Repeat every entry exactly as it appears.

= = = =

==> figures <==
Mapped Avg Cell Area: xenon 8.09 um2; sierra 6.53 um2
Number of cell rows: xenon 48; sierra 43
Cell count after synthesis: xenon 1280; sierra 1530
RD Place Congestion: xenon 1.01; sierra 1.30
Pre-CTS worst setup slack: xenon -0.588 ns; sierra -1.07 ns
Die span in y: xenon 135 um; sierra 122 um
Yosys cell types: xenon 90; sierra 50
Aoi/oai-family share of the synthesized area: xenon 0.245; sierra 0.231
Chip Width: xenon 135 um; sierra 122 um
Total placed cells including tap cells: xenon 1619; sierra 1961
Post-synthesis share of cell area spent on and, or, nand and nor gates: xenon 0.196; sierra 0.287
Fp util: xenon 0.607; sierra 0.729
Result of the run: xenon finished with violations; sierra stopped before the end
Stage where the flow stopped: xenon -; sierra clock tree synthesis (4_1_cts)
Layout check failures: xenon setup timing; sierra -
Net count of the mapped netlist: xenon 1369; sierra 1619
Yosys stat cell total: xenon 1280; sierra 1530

= = = =

▶ [EXERCISE RESULT]:
==> figures <==
Mapped Avg Cell Area: xenon 8.09 um2; sierra 6.53 um2
Number of cell rows: xenon 48; sierra 43
Cell count after synthesis: xenon 1280; sierra 1530
RD Place Congestion: xenon 1.01; sierra 1.30
Pre-CTS worst setup slack: xenon -0.588 ns; sierra -1.07 ns
Die span in y: xenon 135 um; sierra 122 um
Yosys cell types: xenon 90; sierra 50
Aoi/oai-family share of the synthesized area: xenon 0.245; sierra 0.231
Chip Width: xenon 135 um; sierra 122 um
Total placed cells including tap cells: xenon 1619; sierra 1961
Post-synthesis share of cell area spent on and, or, nand and nor gates: xenon 0.196; sierra 0.287
Fp util: xenon 0.607; sierra 0.729
Result of the run: xenon finished with violations; sierra stopped before the end
Stage where the flow stopped: xenon -; sierra clock tree synthesis (4_1_cts)
Layout check failures: xenon setup timing; sierra -
Net count of the mapped netlist: xenon 1369; sierra 1619
Yosys stat cell total: xenon 1280; sierra 1530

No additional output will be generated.